Number | Positive history (%) | |
---|---|---|
Diabetes mellitus-1st degree | 3296 | 291 (9 %) |
Diabetes mellitus-2nd degree | 3311 | 1457 (44 %) |
Hypertension-1st degree | 3229 | 702 (22 %) |
Hypertension-2nd degree | 3240 | 1956 (60 %) |
Hyperlipidemia-1st degree | 3193 | 618 (19 %) |
Hyperlipidemia-2nd degree | 3206 | 1670 (52 %) |
Early atherosclerotic event | 3467 | 1127 (34 %) |
Forest plots depicting the odds ratios with confidence intervals for a positive family history of diabetes, dyslipidemia, elevated blood pressure, and/or premature CVD in first and second degree family members (based on parental reporting) for a given identified cardiometabolic risk factor in the adolescents are shown in Fig. 1. Adolescents with increased adiposity (BMI ≥95th percentile or WHtR ≥0.5) had increased odds of having a first- or second-degree family member with diabetes. WHtR showed greater odds ratios than BMI. Adolescents with an elevated TC had increased odds of having a first-degree family member with diabetes, dyslipidemia or hypertension. Adolescents with an elevated non-HDL-C had increased odds of having a first-degree family member with diabetes, dyslipidemia, or hypertension, and a second-degree family member with diabetes. Adolescents with elevated blood pressure did not have increased odds of having a family member with a positive family history. None of the measured cardiometabolic risk factors in adolescents were significantly associated with increased odds of having a positive family history of premature CVD.
Discussion
The findings of our study indicate that cardiometabolic risk factors identified through universal school-based screening of adolescents is associated with the presence of risk factors in family members. The presence of dyslipidemia was associated with a positive family history of diabetes, dyslipidemia, and hypertension while the presence of increased adiposity was associated with a positive family history of diabetes. Adolescents with increased blood pressure measurements did not have increased odds of having family members with increased cardiometabolic risk factors. It should be noted that the elevated blood pressure measurements identified in a universal screening setting are not indicative of a diagnosis of hypertension. This may partially explain why no associations were seen in these subjects. Future studies are required to evaluate this further. No cardiometabolic risk factors in adolescents were associated with increased odds of an early CVD event in a family member. However, obesity, elevated WHtR, and dyslipidemia showed trends towards increased odds.
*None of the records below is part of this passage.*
Background: an optimization exercise with open tools, aiming at small area, a short achievable clock period and few clock cycles per item. Do not read the settings as production practice. At most, simulation tests tie the RTL to the original design; equivalence was not proved. No functional check of the RTL was part of runs 2, 3 and 5.

==> config.mk <==
export PLATFORM = sky130hd
export DESIGN_NAME = aes_block_encrypt_unit
export DESIGN_NICKNAME = aes_block_encrypt_unit
export VERILOG_FILES = /design/flow/design.v
export SDC_FILE = /design/flow/constraint.sdc
export NUM_CORES = 8
export LEC_CHECK = 0
export ABC_AREA = 1
export CAP_MARGIN = 20
export CORE_MARGIN = 2
export CORE_UTILIZATION = 50
export PLACE_DENSITY = 0.5
export SETUP_SLACK_MARGIN = 2.0
export SLEW_MARGIN = 20
==> constraint.sdc <==
create_clock -name core_clock -period 7.0 [get_ports {clk}]
set_input_delay 1.4000 -clock core_clock [delete_from_list [all_inputs] [get_ports {clk}]]
set_output_delay 1.4000 -clock core_clock [all_outputs]
set_load 0.01 [all_outputs]
==> design.v <==
package aes_pkg;
	localparam int KeyWordsMax = 60;
	localparam int KeyWordsIdxW = 6;
	localparam logic [1:0] KEY_SIZE_128 = 2'd0;
	localparam logic [1:0] KEY_SIZE_192 = 2'd1;
	localparam logic [1:0] KEY_SIZE_256 = 2'd2;
	localparam logic [2:0] CFG_KEY_SIZE = 3'd0;
	localparam logic [2:0] CFG_KEY_PART0 = 3'd1;
	localparam logic [2:0] CFG_KEY_PART1 = 3'd2;
	localparam logic [2:0] CFG_KEY_PART2 = 3'd3;
	localparam logic [2:0] CFG_KEY_PART3 = 3'd4;
	function automatic logic [7:0] sbox(input logic [7:0] x);
		logic U0, U1, U2, U3, U4, U5, U6, U7;
		logic T1, T2, T3, T4, T5, T6, T7, T8, T9, T10, T11, T12, T13, T14, T15, T16;
		logic T17, T18, T19, T20, T21, T22, T23, T24, T25, T26, T27, M1, M2, M3, M4, M5;
		logic M6, M7, M8, M9, M10, M11, M12, M13, M14, M15, M16, M17, M18, M19, M20, M21;
		logic M22, M23, M24, M25, M26, M27, M28, M29, M30, M31, M32, M33, M34, M35, M36, M37;
		logic M38, M39, M40, M41, M42, M43, M44, M45, M46, M47, M48, M49, M50, M51, M52, M53;
		logic M54, M55, M56, M57, M58, M59, M60, M61, M62, M63, L0, L1, L2, L3, L4, L5;
		logic L6, L7, L8, L9, L10, L11, L12, L13, L14, L15, L16, L17, L18, L19, L20, L21;
		logic L22, L23, L24, L25, L26, L27, L28, L29, S0, S1, S2, S3, S4, S5, S6, S7;
		{U0, U1, U2, U3, U4, U5, U6, U7} = x;
		T1 = U0 ^ U3;
		T2 = U0 ^ U5;
		T3 = U0 ^ U6;
		T4 = U3 ^ U5;
		T5 = U4 ^ U6;
		T6 = T1 ^ T5;
		T7 = U1 ^ U2;
		T8 = U7 ^ T6;
		T9 = U7 ^ T7;
		T10 = T6 ^ T7;
		T11 = U1 ^ U5;
		T12 = U2 ^ U5;
		T13 = T3 ^ T4;
		T14 = T6 ^ T11;
		T15 = T5 ^ T11;
		T16 = T5 ^ T12;
		T17 = T9 ^ T16;
		T18 = U3 ^ U7;
		T19 = T7 ^ T18;
		T20 = T1 ^ T19;
		T21 = U6 ^ U7;
		T22 = T7 ^ T21;
		T23 = T2 ^ T22;
		T24 = T2 ^ T10;
		T25 = T20 ^ T17;
		T26 = T3 ^ T16;
		T27 = T1 ^ T12;
		M1 = T13 & T6;
		M2 = T23 & T8;
		M3 = T14 ^ M1;
		M4 = T19 & U7;
		M5 = M4 ^ M1;
		M6 = T3 & T16;
		M7 = T22 & T9;
		M8 = T26 ^ M6;
		M9 = T20 & T17;
		M10 = M9 ^ M6;
		M11 = T1 & T15;
		M12 = T4 & T27;
		M13 = M12 ^ M11;
		M14 = T2 & T10;
		M15 = M14 ^ M11;
		M16 = M3 ^ M2;
		M17 = M5 ^ T24;
		M18 = M8 ^ M7;
		M19 = M10 ^ M15;
		M20 = M16 ^ M13;
		M21 = M17 ^ M15;
		M22 = M18 ^ M13;
		M23 = M19 ^ T25;
		M24 = M22 ^ M23;
		M25 = M22 & M20;
		M26 = M21 ^ M25;
		M27 = M20 ^ M21;
		M28 = M23 ^ M25;
		M29 = M28 & M27;
		M30 = M26 & M24;
		M31 = M20 & M23;
		M32 = M27 & M31;
		M33 = M27 ^ M25;
		M34 = M21 & M22;
		M35 = M24 & M34;
		M36 = M24 ^ M25;
		M37 = M21 ^ M29;
		M38 = M32 ^ M33;
		M39 = M23 ^ M30;
		M40 = M35 ^ M36;
		M41 = M38 ^ M40;
		M42 = M37 ^ M39;
		M43 = M37 ^ M38;
		M44 = M39 ^ M40;
		M45 = M42 ^ M41;
		M46 = M44 & T6;
		M47 = M40 & T8;
		M48 = M39 & U7;
		M49 = M43 & T16;
		M50 = M38 & T9;
		M51 = M37 & T17;
		M52 = M42 & T15;
		M53 = M45 & T27;
		M54 = M41 & T10;
		M55 = M44 & T13;
		M56 = M40 & T23;
		M57 = M39 & T19;
		M58 = M43 & T3;
		M59 = M38 & T22;
		M60 = M37 & T20;
		M61 = M42 & T1;
		M62 = M45 & T4;
		M63 = M41 & T2;
		L0 = M61 ^ M62;
		L1 = M50 ^ M56;
		L2 = M46 ^ M48;
		L3 = M47 ^ M55;
		L4 = M54 ^ M58;
		L5 = M49 ^ M61;
		L6 = M62 ^ L5;
		L7 = M46 ^ L3;
		L8 = M51 ^ M59;
		L9 = M52 ^ M53;
		L10 = M53 ^ L4;
		L11 = M60 ^ L2;
		L12 = M48 ^ M51;
		L13 = M50 ^ L0;
		L14 = M52 ^ M61;
		L15 = M55 ^ L1;
		L16 = M56 ^ L0;
		L17 = M57 ^ L1;
		L18 = M58 ^ L8;
		L19 = M63 ^ L4;
		L20 = L0 ^ L1;
		L21 = L1 ^ L7;
		L22 = L3 ^ L12;
		L23 = L18 ^ L2;
		L24 = L15 ^ L9;
		L25 = L6 ^ L10;
		L26 = L7 ^ L9;
		L27 = L8 ^ L10;
		L28 = L11 ^ L14;
		L29 = L11 ^ L17;
		S0 = L6 ^ L24;
		S1 = ~(L16 ^ L26);
		S2 = ~(L19 ^ L28);
		S3 = L6 ^ L21;
		S4 = L20 ^ L22;
		S5 = L25 ^ L29;
		S6 = ~(L13 ^ L27);
		S7 = ~(L6 ^ L23);
		sbox = {S0, S1, S2, S3, S4, S5, S6, S7};
	endfunction
	function automatic logic [31:0] sub_word(input logic [31:0] w);
		sub_word = {sbox(w[31:24]), sbox(w[23:16]), sbox(w[15:8]), sbox(w[7:0])};
	endfunction
	function automatic logic [7:0] xtime(input logic [7:0] x);
		xtime = {x[6:0], 1'b0} ^ (x[7] ? 8'h1b : 8'h00);
	endfunction
	function automatic logic [3:0] key_nk(input logic [1:0] ks);
		logic [3:0] r;
		case (ks)
			2'd0: r = 4'd4;
			2'd1: r = 4'd6;
			default: r = 4'd8;
		endcase
		key_nk = r;
	endfunction
	function automatic logic [3:0] key_nr(input logic [1:0] ks);
		logic [3:0] r;
		case (ks)
			2'd0: r = 4'd10;
			2'd1: r = 4'd12;
			default: r = 4'd14;
		endcase
		key_nr = r;
	endfunction
endpackage
import aes_pkg::*;
module aes_round (
	input  logic [127:0] state_in,
	input  logic [127:0] round_key,
	input  logic [127:0] load_data,
	input  logic         load,
	input  logic         last,
	output logic [127:0] state_out
);
	logic [7:0] s [0:15];
	logic [7:0] ta [0:15];  
	logic [7:0] tg [0:15];  
	logic [7:0] all;
	logic keep, mix;
	always_comb begin
		keep = !load;
		mix = !load && !last;
		for (int i = 0; i < 16; i++) s[i] = state_in[127 - 8*i -: 8];
		for (int c = 0; c < 4; c++)
			for (int r = 0; r < 4; r++) begin
				ta[c*4 + r] = aes_pkg::sbox(s[((c + r) % 4)*4 + r]);
				tg[c*4 + r] = ta[c*4 + r] & {8{mix}};
				ta[c*4 + r] = ta[c*4 + r] & {8{keep}};
			end
		for (int c = 0; c < 4; c++) begin
			all = tg[c*4] ^ tg[c*4+1] ^ tg[c*4+2] ^ tg[c*4+3];
			for (int r = 0; r < 4; r++)
				state_out[127 - 8*(c*4+r) -: 8] = ta[c*4+r] ^ all
					^ aes_pkg::xtime(tg[c*4+r] ^ tg[c*4+(r+1)%4])
					^ round_key[127 - 8*(c*4+r) -: 8]
					^ (load_data[127 - 8*(c*4+r) -: 8] & {8{load}});
		end
	end
endmodule
import aes_pkg::*;
module aes_key_expand (
	input  logic [255:0] win,
	input  logic [31:0]  sin,
	input  logic         m128,
	input  logic         m192,
	input  logic         ph1,       
	input  logic         ph2,       
	input  logic         odd,       
	input  logic [7:0]   rcon,
	input  logic         step,      
	input  logic [255:0] kload,
	input  logic [31:0]  sload,
	output logic [255:0] wout,
	output logic [31:0]  sout
);
	logic [31:0] w [0:7];
	logic [31:0] q [0:7];
	logic [7:0] g;
	logic [31:0] sb, sbr, rc, e, p0, p1, p2, p3, b2, b3, qs;
	logic m256, gs, rot_next;
	always_comb begin
		for (int i = 0; i < 8; i++) w[i] = win[255 - 32*i -: 32];
		m256 = !m128 && !m192;
		sb = aes_pkg::sub_word(sin);
		rc = (m256 && odd) ? 32'h0 : {rcon, 24'h0};
		e = (m192 && (ph1 || ph2)) ? w[5] : rc;
		p0 = w[0] ^ e;
		p1 = p0 ^ w[1];
		p2 = p1 ^ w[2];
		p3 = p2 ^ w[3];
		b2 = w[2] ^ rc;
		b3 = b2 ^ w[3];
		if (m128) begin
			q[0] = p0; q[1] = p1; q[2] = p2; q[3] = p3;
			q[4] = p0; q[5] = p1;
			g = 8'hff;
		end else if (m192) begin
			q[0] = w[4]; q[1] = w[5]; q[2] = p0; q[3] = p1;
			q[4] = ph1 ? b2 : p2; q[5] = ph1 ? b3 : p3;
			g = ph1 ? 8'b00001111 : (ph2 ? 8'b00000011 : 8'b00111111);
		end else begin
			q[0] = w[4]; q[1] = w[5]; q[2] = w[6]; q[3] = w[7];
			q[4] = p0; q[5] = p1;
			g = 8'b00001111;
		end
		q[6] = p2; q[7] = p3;
		if (!step) begin
			for (int i = 0; i < 8; i++) q[i] = kload[255 - 32*i -: 32];
			g = 8'h00;
		end
		for (int i = 0; i < 8; i++) wout[255 - 32*i -: 32] = q[i] ^ (sb & {32{g[7-i]}});
		qs = p3 ^ ((m192 && !ph1 && !ph2) ? (w[4] ^ w[5]) : 32'h0);
		gs = !(m192 && (ph1 || ph2));
		rot_next = !(m256 && !odd);
		if (rot_next) begin
			qs = {qs[23:0], qs[31:24]};
			sbr = {sb[23:0], sb[31:24]};
		end else begin
			sbr = sb;
		end
		if (!step) begin
			qs = sload; gs = 1'b0;
		end
		sout = qs ^ (sbr & {32{gs}});
	end
endmodule
import aes_pkg::*;
module aes_block_encrypt_unit (
	input  logic        clk,
	input  logic        arst_n,
	input  logic        start,
	output logic        busy,
	input  logic [63:0] plaintext_high,
	input  logic [63:0] plaintext_low,
	output logic        done,
	output logic [63:0] ciphertext_high,
	output logic [63:0] ciphertext_low,
	input  logic        cfg_we,
	input  logic [2:0]  cfg_index,
	input  logic [63:0] cfg_data
);
	logic [1:0] key_size_q, key_size_d;
	logic [63:0] key_part_q [0:3];
	logic [63:0] key_part_d [0:3];
	logic busy_q, done_q;
	logic [3:0] rnd_q, g_nr;
	logic [7:0] rcon_q;
	logic ph1_q, ph2_q, odd_q;
	logic [255:0] win_q, win_step;
	logic [31:0] sin_q, sin_step, sin_load;
	logic [127:0] st_q, rnd_out;
	logic accept, last, stepping, m128, m192, rot_used;
	assign g_nr = aes_pkg::key_nr(key_size_q);
	assign m128 = (key_size_q == 2'd0);
	assign m192 = (key_size_q == 2'd1);
	assign accept = start && !busy_q;
	assign last = busy_q && (rnd_q == g_nr);
	assign stepping = accept || (busy_q && !last);
	assign rot_used = m128 || (m192 ? !ph2_q : !odd_q);
	assign busy = busy_q;
	assign done = done_q;
	aes_key_expand u_kx (
		.win(win_q), .sin(sin_q), .m128(m128), .m192(m192), .ph1(ph1_q), .ph2(ph2_q),
		.odd(odd_q), .rcon(rcon_q), .step(stepping),
		.kload({key_part_d[0], key_part_d[1], key_part_d[2], key_part_d[3]}), .sload(sin_load),
		.wout(win_step), .sout(sin_step)
	);
	aes_round u_round (
		.state_in(st_q), .round_key(win_q[255:128]), .load_data({plaintext_high, plaintext_low}),
		.load(accept), .last(last), .state_out(rnd_out)
	);
	always_comb begin
		for (int i = 0; i < 4; i++)
			key_part_d[i] = (cfg_we && cfg_index == 3'(i + 1)) ? cfg_data : key_part_q[i];
		key_size_d = (cfg_we && cfg_index == CFG_KEY_SIZE) ? cfg_data[1:0] : key_size_q;
		case (key_size_d)
			2'd0: sin_load = key_part_d[1][31:0];
			2'd1: sin_load = key_part_d[2][31:0];
			default: sin_load = key_part_d[3][31:0];
		endcase
		sin_load = {sin_load[23:0], sin_load[31:24]};
	end
	always_ff @(posedge clk or negedge arst_n) begin
		if (!arst_n) begin
			key_size_q <= KEY_SIZE_128;
			for (int i = 0; i < 4; i++) key_part_q[i] <= '0;
			busy_q <= 1'b0;
			done_q <= 1'b0;
			rnd_q <= '0;
			rcon_q <= 8'h01;
			ph1_q <= 1'b0;
			ph2_q <= 1'b0;
			odd_q <= 1'b0;
			win_q <= '0;
			sin_q <= '0;
		end else begin
			key_size_q <= key_size_d;
			for (int i = 0; i < 4; i++) key_part_q[i] <= key_part_d[i];
			done_q <= last;
			if (accept) begin
				busy_q <= 1'b1;
				rnd_q <= 4'd1;
			end else if (last) begin
				busy_q <= 1'b0;
				rnd_q <= 4'd0;
			end else if (busy_q) begin
				rnd_q <= rnd_q + 4'd1;
			end
			win_q <= win_step;
			sin_q <= sin_step;
			if (stepping) begin
				if (rot_used) rcon_q <= aes_pkg::xtime(rcon_q);
				ph1_q <= !ph1_q && !ph2_q;
				ph2_q <= ph1_q;
				odd_q <= !odd_q;
			end else begin
				rcon_q <= 8'h01;
				ph1_q <= 1'b0;
				ph2_q <= 1'b0;
				odd_q <= 1'b0;
			end
		end
	end
	always_ff @(posedge clk) st_q <= rnd_out;
	assign ciphertext_high = st_q[127:64];
	assign ciphertext_low = st_q[63:0];
endmodule
==> flow/run.sh <==
#!/bin/bash
# Layout flow: the standard flow with two changes:
# - synthesis maps with ABC's area script using "dch -f" (full choice computation) instead of
#   "dch"; the rest of synthesis, and so every register, is unchanged;
# - the buffers placement puts on every input and output port are sky130_fd_sc_hd__buf_1.
# The make output goes to standard_flow.log; each ORFS step keeps its own log under orfs/logs.
set -euo pipefail
mkdir -p scripts_mod
cp -r "$FLOW_HOME"/scripts/. scripts_mod/
sed -i 's/^dch$/dch -f/' scripts_mod/abc_area.script
bash standard.sh "SCRIPTS_DIR=$PWD/scripts_mod" "BUFFER_PORTS_ARGS=-buffer_cell sky130_fd_sc_hd__buf_1" finish > standard_flow.log 2>&1
==> standard.sh <==
#!/bin/bash
# synth_recipe.tcl (not shown) runs the flow's synth.tcl, then flattens the netlist and writes it again
# the make line also repeats each setting of config.mk as NAME=value (left out here)
make -C /OpenROAD-flow-scripts/flow DESIGN_CONFIG=/design/flow/config.mk WORK_HOME=/design/flow/orfs CLKGATE_MAP_FILE= SYNTH_SCRIPT=/design/flow/synth_recipe.tcl "${@:-finish}"
==> flow_summary.yaml, run 1 <==
timing:
  fin_crit_sh: 0.711
  max_slew.worst_pin.slew_ps: 1200
  setup_tns_ps: 0
  grt_setup_unrepaired: "yes"
  timing_max_transition_violations_final: 0
  finClkSkew_ps: 46.6
  finalHoldViolations: 0
  report.final.setup_viol: 0
  worst_slew_margin_rel: 0.201
  fin_worst_hold_slack_ps: 494
  achievable-frequency_mhz: 201
  fin_crit_ps: 4980
setup_path:
  critical_path_peak_fanout: 4
  cp-start-kind: "register"
  timing.critical_path.slowest_stage_cell: "sky130_fd_sc_hd__dfxtp_4"
  critPathTopFamily: "simple AND/OR/NAND/NOR gates"
  cp.depth: 33
  cp_num_buf_inv: 7
  worst_path_largest_cell_delay_ps: 480
  r2r_cells: 33
  timing.critical_path.required_ps: 7470
  timing.critical_path.to_type: "register"
  worst-r2r-setup-slack_ps: 2020
  crit_type: "register to register"
  worstPathArrival_ps: 5440
final_layout:
  drive_above_1_share: 0.140
  layoutNonFillerInstCount: 15670
  area_growth_syn_to_layout_pct: 16.5
  postLayoutCellArea_um2: 89600
  nets: 13793
  layout_common_cells: "sky130_fd_sc_hd__nand2_1 (5435), sky130_fd_sc_hd__nand3_1 (1441), sky130_fd_sc_hd__inv_1 (1224)"
  layout.cells.most_common: "sky130_fd_sc_hd__nand2_1"
global_route:
  antenna_found_initial: 37
  first_pass_grt_wire_length_mm: 489
  grt_start_max_net_pins: 190
  vias_in_the_first_global_route: 79482
  grt.overflow.total: 0
  gr-usage-all-layers: 0.411
route:
  wl_mm: 339
  drt_pre_antenna_iters: 8
  vias: 89129
  avgViaCountPerCell: 5.69
  detail_routed_net_length_per_standard_cell_um: 21.7
  initialDrtViolationCount: 9278
  drc_violations: 0
  postRouteAntennaNets: 0
min_path:
  whs_path_depth: 2
  min_path_type: "register to register"
place:
  globalplace.congestion: 1.03
  placedInstanceArea_um2: 80000
  placed_cells: 15298
  place_hpwl_mm: 266
  number_of_buffers_inserted_by_port_buffering: 328
die:
  die_width_um: 396
  core_area_um2: 152000
  die-height_um: 396
  placementRows: 143
  starting_density_of_the_core: 0.505
  design.portCount: 329
  die_outline_area_um2: 157000
cts:
  clock_sinks: 691
  clk_pin_slew_worst_paths_ps: 60
  cts_inserted_buffers: 86
  root_buffer: "sky130_fd_sc_hd__clkbuf_16"
  cts_hold_buf: 0
  tritoncts: "done"
  insertion_delay_ps: 750
  cts-root-to-sink-buffers: 3
  clock_tree.htree_level_count: 3
synth:
  yosysWarnings: 10
  mappedNetlistNets: 13461
  synth_edf_count: 0
  share_of_the_yosys_chip_area_belonging_to_registers: 0.217
  synth_flop_cell: "sky130_fd_sc_hd__dfrtp_1"
  ys_seq_elements: 691
  synthesis.area_um2: 76900
  syn_area_per_cell_um2: 5.81
  post_synthesis_cells: 13221
  synthDistinctLibCells: 56
  proportion_of_register_bits_with_asynchronous_set_or_reset_after_synthesis: 0.815
job:
  timing.max_cap.violations: 0
status:
  outcome: "timing/DRC/antenna clean"
## metal layers
layer,share of wire,global-route usage,up-vias
met1,0.39,0.522,41502
met3,0.10,0.0862,986
met5,0.00046,0,-
met4,0.081,0.268,24
li1,-,-,42293
met2,0.43,0.632,4324
## repair_timing
action / in CTS / in global routing
gates cloned: 0 / 1
setup endpoints to repair: 138 / 324
gates resized for setup: 303 / 921
pin swaps: 39 / 192
endpoints found under the hold margin: 0 / 0
buffers inserted: 54 / 142
## cells in the mapped netlist (all sizes together), types with 3 or more instances
library cell	instances	area share
o2111ai	29	0.0033
xor2	781	0.095
o21bai	14	0.0014
buf	115	0.0076
nand2	6004	0.30
o21ai	744	0.049
nand3b	81	0.0080
o22ai	23	0.0019
or2	103	0.0084
a21o	3	0.00029
xnor2	431	0.052
o221ai	5	0.00057
a21oi	101	0.0066
o211ai	93	0.0091
nand3	1611	0.11
nand2b	3	0.00024
clkbuf	231	0.011
nor3	7	0.00052
nor2	527	0.028
dfrtp	562	0.18
dfxtp	128	0.033
a22oi	32	0.0031
nand4	147	0.012
o31ai	3	0.00029
a31oi	7	0.00057
ha	41	0.0067
clkinv	6	0.00029
inv	1379	0.067
## cell type report
class / count / area [um2]
diodes: 23 / 57.6
clock buffers: 115 / 2430
clock inverters: 37 / 592
fillers: 15081 / 62700
inverters: 1385 / 5260
multi-input cells: 10800 / 58300
flip-flops and latches: 691 / 17000
well taps: 2030 / 2540
repair buffers: 589 / 3410
## worst register-to-register path, delay by kind of cell (launching register included)
kind	cells	cell delay (ps)
AND/OR/NAND/NOR	18	1960
buffers and inverters	7	910
XOR/XNOR	5	830
flip-flops	1	480
adder cells (fa/ha/maj)	1	310
AO/OA/AOI/OAI	2	220
## flip-flops by register name (all words and copies together), names as in the netlist
name,count
key_size_q,2
odd_q,1
st_q,128
ph2_q,1
busy_q,1
sin_q,32
win_q,256
ph1_q,1
done_q,1
rcon_q,8
rnd_q,4
key_part_q,256
## metrics by stage
step,utilization,setup WS [ps]
CTS,0.556,1960
floorplan,-,2790
global placement,0.525,647
global route,0.588,1820
finish,0.588,2020
detailed placement,0.525,631
## cell families (layout without fill, tap and decap cells)
family	Yosys count	in the layout	share of synthesized area
adder cells (fa/ha/maj)	41	41	0.00667
AO/OA/AOI/OAI	1057	1057	0.0762
multiplexers	2	2	0.000260
XOR/XNOR	1214	1214	0.148
other	0	23	0
AND/OR/NAND/NOR	8485	8486	0.466
buffers and inverters	1731	2126	0.0866
flip-flops	691	691	0.217
## final timing paths
kind,start,endpoint
setup / recovery,st_q[107],st_q[36]
hold / removal,key_part_q[2][40],key_part_q[2][40]
setup reg to reg,st_q[107],st_q[36]
hold reg to reg,key_part_q[2][40],key_part_q[2][40]
max in group asynchronous,arst_n,key_part_q[3][54]
min in group asynchronous,arst_n,key_part_q[0][7]
Testbench counts, summed over its fixed seeds: cycles 30,296, blocks 2,304.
A number of studies have assessed the association between pediatric cardiometabolic risk factors and the presence of cardiovascular risk factors and disease in family members. Morrison et al.[20] recently evaluated the utility of risk factor screening in 5–19 year-old school children for predicting families at high risk for parental CVD, type 2 diabetes and high blood pressure 26 years later. They found the risk for CVD was greater if children had high TC (relative risk (RR) 1.30) or high low-density lipoprotein cholesterol (LDL-C) (RR 1.26) on screening. Risk for paternal type 2 diabetes was higher in families with pediatric high BMI (RR 1.53). Risk for parental high blood pressure was higher in children who were overweight (BMI ≥85th percentile, RR 1.23), had an elevated LDL-C (RR 1.15), or elevated blood pressure (RR 1.22). In addition, significant child-parent correlations for TC, HDL-C, LDL-C, and glucose were observed. This study concluded that identifying parents, initiated through screening of their children (reverse cascade screening), could possibly identify a cohort of young adults where interventions could be initiated to prevent later CVD, diabetes and hypertension. Our present study showed that parents of adolescents with cardiometabolic risk factors already have increased odds of silent (dyslipidemia and hypertension) and overt (diabetes) cardiometabolic disease. Therefore, not only are family members of children with cardiometabolic risk factors at increased risk of developing cardiometabolic disease in the future, they appear to be at increased risk of having cardiometabolic disease at the time of the school-based screening.
Reis et al.[21] found that parents of children who were obese or had an elevated waist circumference had about 6 times increased odds of having obesity or an increased waist circumference themselves, while children who had hypertension had 15 times increased odds of having a parent with hypertension. These are stronger associations than those observed in our study, possibly due to the small sample size (children and parents from 94 families) and a heterogeneous, high-risk population (52 % of subjects were overweight or obese, 33 % had an elevated waist circumference and 69 % were black). A German study [22] found that children with an elevated waist circumference had 2.55 times increased odds of having a parent with increased waist circumference, while children with elevated blood pressure did not have increased odds of having a parent with hypertension. A child with a raised non-HDL-C had 2.90 times increased odds of having a parent with an increased non-HDL-C. These results are generally similar to the findings in our study, with slightly greater odds ratio values. However, the results of this study may not be generalizable as it used a young (mean age 6.8 years), solely German population with a low incidence of obesity (4.5–4.9 % of children). In addition, similar to Reis et al.[21], this study focused on child-parent correlations for a given cardiometabolic risk factor, whereas our study assessed the odds of a positive family history of dyslipidemia, hypertension, diabetes, and premature CVD for each identified pediatric risk factor.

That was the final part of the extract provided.